You are correct, I corrected the cap location.

Looks like I should name all the unused pins as inputs and then leave them unconnected to anything. Thanks for the link.

Most of the signals for A0-A3 and D10-11 will come from the board. One of them will be on 6ish inch wires to an LDR but the rest will be all on the PCB. And an LDR is nothing but a resistor, so there seems little point in adding a resistor in line with another resistor. Perhaps I don't need protection on them at all. Just worried about users "grubby fingering" the board and chip and frying things by shorting things out. It will be designed with a replaceable chip so if we have to update firmware or the chip fries it can be replaced for a couple bucks instead of the whole board.

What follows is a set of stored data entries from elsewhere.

$ cat src/logic/fpled_pkg.sv
package fpled_pkg;
    // lamp colour codes
    localparam logic [1:0] LAMP_DARK = 2'h0;
    localparam logic [1:0] LAMP_AMBER = 2'h1;
    localparam logic [1:0] LAMP_GREEN = 2'h2;
    localparam logic [1:0] LAMP_RED = 2'h3;

    localparam int ADDR_W = 8;
    localparam int DATA_W = 32;

    // register byte offsets
    localparam logic [7:0] REG_CTRL = 8'h00;
    localparam logic [7:0] REG_STATE = 8'h04;
    localparam logic [7:0] REG_IRQ_STATUS = 8'h08;
    localparam logic [7:0] REG_IRQ_MASK = 8'h0c;

    // control bits, write-only pulses
    localparam int CTRL_ARM = 0;
    localparam int CTRL_ABORT = 1;
    localparam int CTRL_DEV_RESET = 2;

    // event bits shared by status and mask
    localparam int EV_PLL = 0;
    localparam int EV_POWER = 1;
    localparam int EV_TEMP = 2;
    localparam int EV_CAL_FAIL = 3;
    localparam int EV_TRIGGER = 4;
    localparam int EV_BURST_DONE = 5;
    localparam int EV_W = 6;
    localparam logic [EV_W-1:0] IRQ_MASK_RESET = 6'h00;

    // state register field positions
    localparam int ST_ACT_LSB = 0;
    localparam int ST_ERR_LSB = 4;
    localparam int ST_CAL_ERR = 7;
    localparam int ST_ENABLED = 8;
    localparam int ST_ACC_LAMP_LSB = 12;
    localparam int ST_ACT_LAMP_LSB = 14;

    typedef enum logic [1:0] {
        FPLED_IDLE,
        FPLED_ARMED,
        FPLED_BURST
    } fpled_act_t;
endpackage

Agreed, the charging system is probably topic for another forum. I will do some more research, but possibly will just scrap the idea and get a 4 dollar PWM controller and splice it in.

The output pins will just go to a physical 3 position switch on the board.

 

Wow, lot's of questions there! I'll do my best to help where I can:

• I could be wrong, but I *think* the capacitor in your input protection scheme should be in between the resistor and the input pin. With the series resistor and diodes in place, you're well protected regardless, but it's worth double checking if I'm remembering that right./QUOTE]

If the cap and resistor form a low pass filter then that's the correct arrangement. You need to be careful about the cut off frequency, though as that can affect the pulse shape.

 

Looks like I should name all the unused pins as inputs and then leave them unconnected to anything. Thanks for the link.

Only if you also set the internal pull up too. Without the pull up activated, you'd have a floating input.

 

If the cap and resistor form a low pass filter then that's the correct arrangement. You need to be careful about the cut off frequency, though as that can affect the pulse shape.

Agreed, a good thing to keep in mind, depending on the nature of the signal. I think in this case, monitoring DC current to watch for stall current, it shouldn't really be an issue unless you get into incredibly high RC values and time constants.

 

True. I'd also look at an even lower cutoff, like maybe 10K R and 1 uF C for 16 hz. Though that builds in a several hundred mS lag.

Link to an LPF tool

 

True. I'd also look at an even lower cutoff, like maybe 10K R and 1 uF C for 16 hz. Though that builds in a several hundred mS lag.

Link to an LPF tool

Good call. I hadn't noticed how high the cutoff was on the circuit as drawn!